PROBLEM TO WORK ON
Only one stretch of the records below should be repeated. It starts with the line containing "past startpoint |" and goes on through the line containing "WDATA[5]$_DFFE_PP0P_ | 460 | 2 |", exactly as written.

:::

`config.mk`:
```
export PLATFORM = sky130hd
export DESIGN_NAME = vfp_config_axi4l_master
export DESIGN_NICKNAME = d
export VERILOG_FILES = /design/src/rtl/vfp_config_pkg.sv /design/src/rtl/vfp_config_axi4l_master.sv
export SDC_FILE = /design/constraint.sdc
export NUM_CORES = 1
export LEC_CHECK = 0
export CAP_MARGIN = 20
export CORE_ASPECT_RATIO = 2
export CORE_MARGIN = 2
export CORE_UTILIZATION = 49
export CTS_BUF_LIST = sky130_fd_sc_hd__clkbuf_8
export DETAILED_ROUTE_END_ITERATION = 8
export PLACE_DENSITY = 0.94
export SLEW_MARGIN = 20
export SYNTH_ARGS = -nofsm -noshare
export SYNTH_HDL_FRONTEND = slang
export SYNTH_SLANG_ARGS = --single-unit
```
`constraint.sdc`:
```
create_clock -name ACLK -period 5.37 [get_ports ACLK]
set_input_delay 1.074 -clock ACLK [delete_from_list [all_inputs] [get_ports ACLK]]
set_output_delay 1.074 -clock ACLK [all_outputs]
set_load 0.01 [all_outputs]
```
`src/rtl/vfp_config_pkg.sv`:
```
`default_nettype none
// ============================================================================
// Module      : vfp_config_pkg
// Description : Shared types and constants for the VFP config AXI4-Lite master.
// Revision    : 1.0 - initial release
// ============================================================================
package vfp_config_pkg;

    localparam int CFG_DATA_WIDTH = 32;
    localparam int CFG_ADDR_WIDTH = 8;

    localparam logic [1:0] RESP_OKAY   = 2'b00;
    localparam logic [1:0] RESP_SLVERR = 2'b10;

    typedef enum logic [2:0] {
        ST_IDLE    = 3'd0,
        ST_WR_AW_W = 3'd1,
        ST_WR_B    = 3'd2,
        ST_RD_AR   = 3'd3,
        ST_RD_R    = 3'd4,
        ST_RSP     = 3'd5
    } cfg_state_t;

    typedef struct packed {
        logic                          write;
        logic [CFG_ADDR_WIDTH-1:0]     addr;
        logic [CFG_DATA_WIDTH-1:0]     wdata;
        logic [CFG_DATA_WIDTH/8-1:0]   wstrb;
    } cfg_cmd_t;

    typedef struct packed {
        logic                          write;
        logic [CFG_DATA_WIDTH-1:0]     rdata;
        logic [1:0]                    resp;
        logic                          timeout;
    } cfg_rsp_t;

    function automatic logic is_wait_state(input cfg_state_t s);
        return (s == ST_WR_AW_W) || (s == ST_WR_B) || (s == ST_RD_AR) || (s == ST_RD_R);
    endfunction

endpackage
`default_nettype wire

```
`src/rtl/vfp_config_axi4l_master.sv`:
```
`default_nettype none
// ============================================================================
// Module      : vfp_config_axi4l_master
// Description : Command-driven single-transaction AXI4-Lite master for vfpconfig.
// Revision    : 1.0 - initial release
// ============================================================================
module vfp_config_axi4l_master
    import vfp_config_pkg::*;
#(
    parameter int C_vfpConfig_DATA_WIDTH = 32,
    parameter int C_vfpConfig_ADDR_WIDTH = 8,
    parameter int TIMEOUT_CYCLES         = 1024
) (
    input  logic                                  ACLK,
    input  logic                                  ARESET,
    input  logic                                  cmd_valid,
    output logic                                  cmd_ready,
    input  logic                                  cmd_write,
    input  logic [C_vfpConfig_ADDR_WIDTH-1:0]     cmd_addr,
    input  logic [C_vfpConfig_DATA_WIDTH-1:0]     cmd_wdata,
    input  logic [C_vfpConfig_DATA_WIDTH/8-1:0]   cmd_wstrb,
    output logic                                  rsp_valid,
    input  logic                                  rsp_ready,
    output logic                                  rsp_write,
    output logic [C_vfpConfig_DATA_WIDTH-1:0]     rsp_rdata,
    output logic [1:0]                            rsp_resp,
    output logic                                  rsp_timeout,
    output logic [C_vfpConfig_ADDR_WIDTH-1:0]     AWADDR,
    output logic [2:0]                            AWPROT,
    output logic                                  AWVALID,
    input  logic                                  AWREADY,
    output logic [C_vfpConfig_DATA_WIDTH-1:0]     WDATA,
    output logic [C_vfpConfig_DATA_WIDTH/8-1:0]   WSTRB,
    output logic                                  WVALID,
    input  logic                                  WREADY,
    input  logic [1:0]                            BRESP,
    input  logic                                  BVALID,
    output logic                                  BREADY,
    output logic [C_vfpConfig_ADDR_WIDTH-1:0]     ARADDR,
    output logic [2:0]                            ARPROT,
    output logic                                  ARVALID,
    input  logic                                  ARREADY,
    input  logic [C_vfpConfig_DATA_WIDTH-1:0]     RDATA,
    input  logic [1:0]                            RRESP,
    input  logic                                  RVALID,
    output logic                                  RREADY
);

    localparam int c_CNT_W = $clog2(TIMEOUT_CYCLES);

    cfg_state_t                             r_state;
    logic [c_CNT_W-1:0]                     r_cnt;
    cfg_rsp_t                               r_rsp;
    logic                                   r_rsp_valid;
    logic [C_vfpConfig_ADDR_WIDTH-1:0]      r_awaddr;
    logic                                   r_awvalid;
    logic [C_vfpConfig_DATA_WIDTH-1:0]      r_wdata;
    logic [C_vfpConfig_DATA_WIDTH/8-1:0]    r_wstrb;
    logic                                   r_wvalid;
    logic                                   r_bready;
    logic [C_vfpConfig_ADDR_WIDTH-1:0]      r_araddr;
    logic                                   r_arvalid;
    logic                                   r_rready;

    logic w_done;
    logic w_abort;

    // Condition that completes the current wait state; it always wins over a same-cycle timeout.
    always_comb begin
        w_done = 1'b0;
        case (r_state)
            ST_WR_AW_W: w_done = (!r_awvalid || AWREADY) && (!r_wvalid || WREADY);
            ST_WR_B:    w_done = BVALID;
            ST_RD_AR:   w_done = ARREADY;
            ST_RD_R:    w_done = RVALID;
            default:    w_done = 1'b0;
        endcase
    end

    assign w_abort = is_wait_state(r_state) && !w_done &&
                     (r_cnt == c_CNT_W'(TIMEOUT_CYCLES - 1));

    always_ff @(posedge ACLK or posedge ARESET) begin
        if (ARESET) begin
            r_state     <= ST_IDLE;
            r_cnt       <= '0;
            r_rsp       <= '0;
            r_rsp_valid <= 1'b0;
            r_awaddr    <= '0;
            r_awvalid   <= 1'b0;
            r_wdata     <= '0;
            r_wstrb     <= '0;
            r_wvalid    <= 1'b0;
            r_bready    <= 1'b0;
            r_araddr    <= '0;
            r_arvalid   <= 1'b0;
            r_rready    <= 1'b0;
        end else if (w_abort) begin
            r_awvalid     <= 1'b0;
            r_wvalid      <= 1'b0;
            r_bready      <= 1'b0;
            r_arvalid     <= 1'b0;
            r_rready      <= 1'b0;
            r_rsp.rdata   <= '0;
            r_rsp.resp    <= RESP_SLVERR;
            r_rsp.timeout <= 1'b1;
            r_rsp_valid   <= 1'b1;
            r_state       <= ST_RSP;
        end else begin
            case (r_state)
                ST_IDLE: begin
                    if (cmd_valid) begin
                        r_rsp.write   <= cmd_write;
                        r_rsp.rdata   <= '0;
                        r_rsp.resp    <= RESP_OKAY;
                        r_rsp.timeout <= 1'b0;
                        r_cnt         <= '0;
                        if (cmd_write) begin
                            r_awaddr  <= cmd_addr;
                            r_wdata   <= cmd_wdata;
                            r_wstrb   <= cmd_wstrb;
                            r_awvalid <= 1'b1;
                            r_wvalid  <= 1'b1;
                            r_state   <= ST_WR_AW_W;
                        end else begin
                            r_araddr  <= cmd_addr;
                            r_arvalid <= 1'b1;
                            r_state   <= ST_RD_AR;
                        end
                    end
                end
                ST_WR_AW_W: begin
                    r_cnt <= r_cnt + 1'b1;
                    if (r_awvalid && AWREADY) r_awvalid <= 1'b0;
                    if (r_wvalid && WREADY)   r_wvalid  <= 1'b0;
                    if (w_done) begin
                        r_bready <= 1'b1;
                        r_cnt    <= '0;
                        r_state  <= ST_WR_B;
                    end
                end
                ST_WR_B: begin
                    r_cnt <= r_cnt + 1'b1;
                    if (BVALID) begin
                        r_bready    <= 1'b0;
                        r_rsp.resp  <= BRESP;
                        r_rsp_valid <= 1'b1;
                        r_state     <= ST_RSP;
                    end
                end
                ST_RD_AR: begin
                    r_cnt <= r_cnt + 1'b1;
                    if (ARREADY) begin
                        r_arvalid <= 1'b0;
                        r_rready  <= 1'b1;
                        r_cnt     <= '0;
                        r_state   <= ST_RD_R;
                    end
                end
                ST_RD_R: begin
                    r_cnt <= r_cnt + 1'b1;
                    if (RVALID) begin
                        r_rready    <= 1'b0;
                        r_rsp.rdata <= RDATA;
                        r_rsp.resp  <= RRESP;
                        r_rsp_valid <= 1'b1;
                        r_state     <= ST_RSP;
                    end
                end
                ST_RSP: begin
                    if (rsp_ready) begin
                        r_rsp_valid <= 1'b0;
                        r_state     <= ST_IDLE;
                    end
                end
                default: r_state <= ST_IDLE;
            endcase
        end
    end

    // Gated by reset so the port reads 0 during reset and 1 as soon as it releases.
    assign cmd_ready   = (r_state == ST_IDLE) && !ARESET;
    assign rsp_valid   = r_rsp_valid;
    assign rsp_write   = r_rsp.write;
    assign rsp_rdata   = r_rsp.rdata;
    assign rsp_resp    = r_rsp.resp;
    assign rsp_timeout = r_rsp.timeout;
    assign AWADDR      = r_awaddr;
    assign AWPROT      = 3'b000;
    assign AWVALID     = r_awvalid;
    assign WDATA       = r_wdata;
    assign WSTRB       = r_wstrb;
    assign WVALID      = r_wvalid;
    assign BREADY      = r_bready;
    assign ARADDR      = r_araddr;
    assign ARPROT      = 3'b000;
    assign ARVALID     = r_arvalid;
    assign RREADY      = r_rready;

endmodule
`default_nettype wire

```
==> out/metrics.yaml, run 1 <==
setup_path:
  startpoint: "ARREADY"
  crit_fanout: 18
  setup.worst_path.class: "input port to flop"
  ff2ff_setup_slack_ps: 2090
  worstSetupEndpoint: "rsp_rdata[9]$_DFFE_PP0P_"
  cp_slowest_cell: "a21oi_4"
  startpoint_type: "input port"
  path_buf_inv: 2
  slowest_delay_ps: 640
  crit_chain: "clkdlybuf4s50_1, nand3_1, nand2_1, nor4_4, nand2_4, a21oi_4, buf_4, mux2i_1"
  cp-end-kind: "flop"
  cp.depth: 8
  crit_required_ps: 5650
  crit_family: "simple AND/OR/NAND/NOR gates"
  r2r_start: "r_state[0]$_DFFE_PP0P_"
  reg2regPathDepth: 7
  cp.arrival_ps: 3880
  worst_r2r_endpoint: "rsp_rdata[9]$_DFFE_PP0P_"
clock_network:
  cts_inserted_buffers: 9
  clockBufferDepth: 2
  postCtsHoldBufs: 0
  cts_root_buf: "clkbuf_8"
  clk_pin_slew_ps: 100
  cts_resized: 0
  htreeDepth: 3
  cts_tree: "done"
  clk_latency_ps: 370
  post_cts_buffers: 0
  cts.sinks: 107
sta:
  rsz0062_at_grt: "false"
  tns_ps: 0
  drv_slew: 0
  setup_viol: 0
  tightest_slew_ps: 973
  worst_slack_ps: 1770
  period_minus_slack_ps: 3600
  relSlewSlack_pct: 35.0
  min_period_over_period_pct: 67.0
  finalHoldViolations: 0
  finalClockSkew_ps: 7.86
  max_freq_mhz: 278
cells_and_area:
  area_growth_pct: 42.6
  fillers: 742
  drive_gt1_share_pct: 6.49
  mostFrequentLayoutCells: "clkdlybuf4s50_1, nand2_1, dfrtp_1"
  final_area_um2: 6940
  nNetsFinal: 764
  stdcell_count: 810
  final_common_cell: "clkdlybuf4s50_1"
  n_antenna_cell: 0
detailed_routing:
  drt-initial-drc-count: 214
  drc_errors: 0
  vias_per_cell: 5.01
  ant_nets: 0
  vias: 4060
  firstDrtPassIters: 4
  avgRoutedWirePerCell_um: 15.6
  wirelength_mm: 12.6
floorplanning:
  rows: 51
  start_util_pct: 50.2
  coreArea_um2: 9700
  die_area_um2: 10800
  die_w_um: 74.5
  die_h_um: 145
  ios: 191
logic_synthesis:
  synth.top_cell.area_share_pct: 55.0
  ys_seq_area_share_pct: 55.0
  yosysWarnings: 0
  yosysTopAreaCell: "dfrtp_1"
  ys_top_cells_by_area: "dfrtp_1, nand2_1, mux2i_1"
  syn_area_um2: 4870
  synth_seq_cells: 107
  syn-mean-instance-area_um2: 9.78
  yosysUniqueCellTypes: 53
  synthCells: 498
run:
  maxCapViolCount: 0
global_routing:
  grt_overflow: 0
  grt_max_degree: 78
  antenna_found_initial: 0
  grt_pass1_wl_mm: 20.5
  grt_usage_pct: 24.4
  grt_pass1_vias: 4253
hold_path:
  hp-class: "flop to flop"
place:
  dpl-instance-area_um2: 6720
  preCtsSetupSlack_ps: 1430
  gp_congestion: 0.934
  dp_hpwl_mm: 9.53
  dp_cells: 794
  portBuffers: 184
pwr:
  total_power_mw: 3.74
  leakage_nw: 3.13
  peakVddDrop_mv: 0.296
  power.density_nw_per_um2: 539
run_status:
  status: "finished, final reports clean"
## routing by layer
| layer | global-route usage [%] | up-vias | routed length, um |
|---|---|---|---|
| met5 | 0 | - | 0 |
| met4 | 10.1 | 0 | 432 |
| met3 | 5.83 | 34 | 719 |
| met2 | 42.5 | 176 | 6800 |
| met1 | 27.3 | 1914 | 4690 |
| li1 | - | 1936 | - |
## cell type report
| cell class | count | area (um2) | area share [%] |
|---|---|---|---|
| clock buffer | 9 | 124 | 1.78 |
| sequential | 107 | 2680 | 38.6 |
| inverter | 39 | 149 | 2.15 |
| timing repair buffer | 188 | 1870 | 27.0 |
| multi-input combinational | 328 | 1850 | 26.7 |
| tap | 132 | 165 | 2.38 |
| clock inverter | 7 | 98.8 | 1.42 |
## cell usage after synthesis (all sizes together)
master and instances:
a221oi 1, xnor2 7, nand4bb 1, and2 1, a211oi 2, o41ai 1
o21a 1, buf 18, dfrtp 107, ha 1, a32oi 1, conb 1
nand3b 1, nand2b 2, mux2 10, a31o 1, and4 2, nand3 7
o2111a 1, a2bb2oi 1, nor3 3, o21ai 8, nor4 3, nand4 4
nor2 14, inv 39, clkbuf 11, and3 3, mux2i 33, nor2b 3
or3 1, o31ai 1, a21o 2, a22oi 2, a21oi 21, nand2 181
o22a 1, a22o 1
## flip-flops by register name, summed over array words and instances (netlist names), 2 cells and up
name and flops:
WDATA 32, r_cnt 10, rsp_resp 2, WSTRB 4
AWADDR 8, rsp_rdata 32, ARADDR 8, r_state 3
## where the power goes
part | internal (mW) | switching, mW | total (mW)
sequential | 1.15 | 0.245 | 1.39
clock | 0.266 | 0.275 | 0.541
combinational | 0.946 | 0.860 | 1.81
total | 2.36 | 1.38 | 3.74
## kinds of logic after synthesis
family	share of synthesized area [%]
xor+xnor	1.26
buf+inv	7.40
flops	55.0
mux	9.10
simple gates	20.1
fa+ha+maj	0.257
other cells	0.0770
compound gates	6.84
## worst min-delay path by stage
| stage | startpoint | endpoint | slack (ps) | cells past startpoint |
|---|---|---|---|---|
| 2_1_floorplan | r_cnt[7]$_DFFE_PP0P_ | r_cnt[7]$_DFFE_PP0P_ | 500 | 2 |
| 3_3_place_gp | WDATA[5]$_DFFE_PP0P_ | WDATA[5]$_DFFE_PP0P_ | 460 | 2 |
| 3_5_place_dp | WDATA[26]$_DFFE_PP0P_ | WDATA[26]$_DFFE_PP0P_ | 460 | 2 |
| 4_1_cts | WDATA[26]$_DFFE_PP0P_ | WDATA[26]$_DFFE_PP0P_ | 490 | 2 |
| 5_1_grt | WDATA[26]$_DFFE_PP0P_ | WDATA[26]$_DFFE_PP0P_ | 510 | 2 |
| 6_report | WSTRB[3]$_DFFE_PP0P_ | WSTRB[3]$_DFFE_PP0P_ | 480 | 2 |
## metrics by stage
| stage | util, % | hold slack, ps |
|---|---|---|
| floorplan | - | 503 |
| global placement | 69.3 | 456 |
| detailed placement | 69.3 | 461 |
| CTS | 71.6 | 486 |
| global route | 71.6 | 508 |
| finish | 71.6 | 481 |
## tightest hold or removal path, stage by stage, from the launching register on
cell and delay [ps]:
dfrtp_1 350, nand2_1 50, nand2_1 50
(Power assumes the default switching activity.)
==> inputs of run 2 (changes only) <==
Settings changed: CORE_UTILIZATION 49 to 41, PLACE_DENSITY 0.94 to 0.84.
Clock period 5.37 ns to 2.9 ns, I/O delays scaled along.
==> out/metrics.yaml, run 2 (synthesized netlist as in run 1, its figures left out) <==
run:
  maxCapViolCount: 0
pwr:
  peakVddDrop_mv: 0.536
  power.density_nw_per_um2: 977
  leakage_nw: 3.15
sta:
  max_freq_mhz: 356
  worst_slack_ps: 94.1
  drv_slew: 0
  finalHoldViolations: 0
  min_period_over_period_pct: 96.8
  setup_viol: 0
  finalClockSkew_ps: 17.7
  tns_ps: 0
  period_minus_slack_ps: 2810
  whs_ps: 484
  tightest_slew_ps: 781
  relSlewSlack_pct: 47.5
  rsz0062_at_grt: "false"
setup_path:
  cp.arrival_ps: 2230
  startpoint_type: "flop"
  cp_slowest_cell: "dfrtp_1"
  cp-end-kind: "primary output"
  path_buf_inv: 2
  crit_chain: "buf_4, nor4_1, clkdlybuf4s50_1"
  crit_required_ps: 2320
  setup.worst_path.class: "flop to primary output"
  crit_fanout: 14
  crit_family: "buffers and inverters"
  slowest_delay_ps: 610
global_routing:
  antenna_found_initial: 0
  grt_usage_pct: 20.2
  grt_pass1_wl_mm: 20.0
  grt_max_degree: 108
  grt_overflow: 0
  grt_pass1_vias: 4174
detailed_routing:
  wirelength_mm: 12.9
  avgRoutedWirePerCell_um: 15.5
  vias_per_cell: 4.96
  vias: 4113
  ant_nets: 0
  firstDrtPassIters: 4
  top_layer: "met4"
  wl_met1_mm: 4.74
  drc_errors: 0
  drt-initial-drc-count: 150
  dr_wl_met3_um: 812
  wl_met2_mm: 6.95
hold_path:
  hp-class: "flop to flop"
clock_network:
  cts_inserted_buffers: 9
  postCtsHoldBufs: 0
  htreeDepth: 3
  post_cts_buffers: 0
  clk_pin_slew_ps: 100
  cts_tree: "done"
  cts.sinks: 107
  clk_latency_ps: 370
  clockBufferDepth: 2
  cts_resized: 0
  cts_root_buf: "clkbuf_8"
floorplanning:
  ios: 191
  die_h_um: 158
  rows: 56
  start_util_pct: 41.9
  coreArea_um2: 11600
  die_area_um2: 12800
  die_w_um: 81.1
place:
  gp_congestion: 0.851
  portBuffers: 184
  dp_hpwl_mm: 9.66
  preCtsSetupSlack_ps: 49.6
run_status:
  status: "finished, final reports clean"
cells_and_area:
  mostFrequentLayoutCells: "clkdlybuf4s50_1, nand2_1, dfrtp_1"
  final_common_cell: "clkdlybuf4s50_1"
  n_antenna_cell: 0
  area_growth_pct: 43.7
  nNetsFinal: 771
  drive_gt1_share_pct: 7.59
  post-route-util_pct: 60.1
## run 2: cell count changes in the layout (fill, tap and decap cells not counted), sizes merged
cell,previous run,this run
buf,4,11
bufinv,2,0
clkinv,2,3
inv,41,42
## run 2: worst paths after layout
check	start	cells past startpoint	end	slack [ps]
max in group asynchronous	ARESET	3	r_state[1]$_DFFE_PP0P_	1690
hold / removal	WDATA[9]$_DFFE_PP0P_	2	WDATA[9]$_DFFE_PP0P_	480
min in group asynchronous	ARESET	3	rsp_valid$_DFFE_PP0P_	730
setup reg to reg	r_state[2]$_DFFE_PP0P_	5	rsp_resp[1]$_DFFE_PP0P_	320
setup / recovery	r_state[0]$_DFFE_PP0P_	3	cmd_ready	90
hold reg to reg	WDATA[9]$_DFFE_PP0P_	2	WDATA[9]$_DFFE_PP0P_	480
## run 2: layout make-up
cell class	count	area, um2
Timing Repair Buffer	195	1950
Clock buffer	9	124
Multi-Input combinational cell	328	1860
Clock inverter	7	57.6
Sequential cell	107	2680
Inverter	39	150
Fill cell	966	4640
Tap cell	145	181
## run 2: per-layer routing
metal,up-vias,global-route usage [%]
met1,1971,22.2
li1,1945,-
met3,33,4.85
met5,-,0
met4,0,8.72
met2,164,36.0
## run 2: power by group
part | total, mW | internal, mW | leakage (nW) | switching [mW]
Combinational | 3.40 | 1.80 | 1.67 | 1.60
Sequential | 2.57 | 2.12 | 1.38 | 0.445
Clock | 0.864 | 0.327 | 0.0950 | 0.537
Total | 6.83 | 4.25 | 3.15 | 2.58
## run 2: worst min-delay path: stages (launching register included)
cell and delay [ps]:
dfrtp_1 360, nand2_1 50, nand2_1 50
## run 2: metrics by stage
step / power, mW / area (um2) / instances
floorplan: 4.35 / 4890 / 503
global placement: 5.88 / 6810 / 814
detailed placement: 6.03 / 6810 / 814
CTS: 6.91 / 7000 / 830
global route: 7.30 / 7000 / 830
finish: 6.83 / 7000 / 830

:::

RESULT OF THE EXERCISE
| stage | startpoint | endpoint | slack (ps) | cells past startpoint |
|---|---|---|---|---|
| 2_1_floorplan | r_cnt[7]$_DFFE_PP0P_ | r_cnt[7]$_DFFE_PP0P_ | 500 | 2 |
| 3_3_place_gp | WDATA[5]$_DFFE_PP0P_ | WDATA[5]$_DFFE_PP0P_ | 460 | 2 |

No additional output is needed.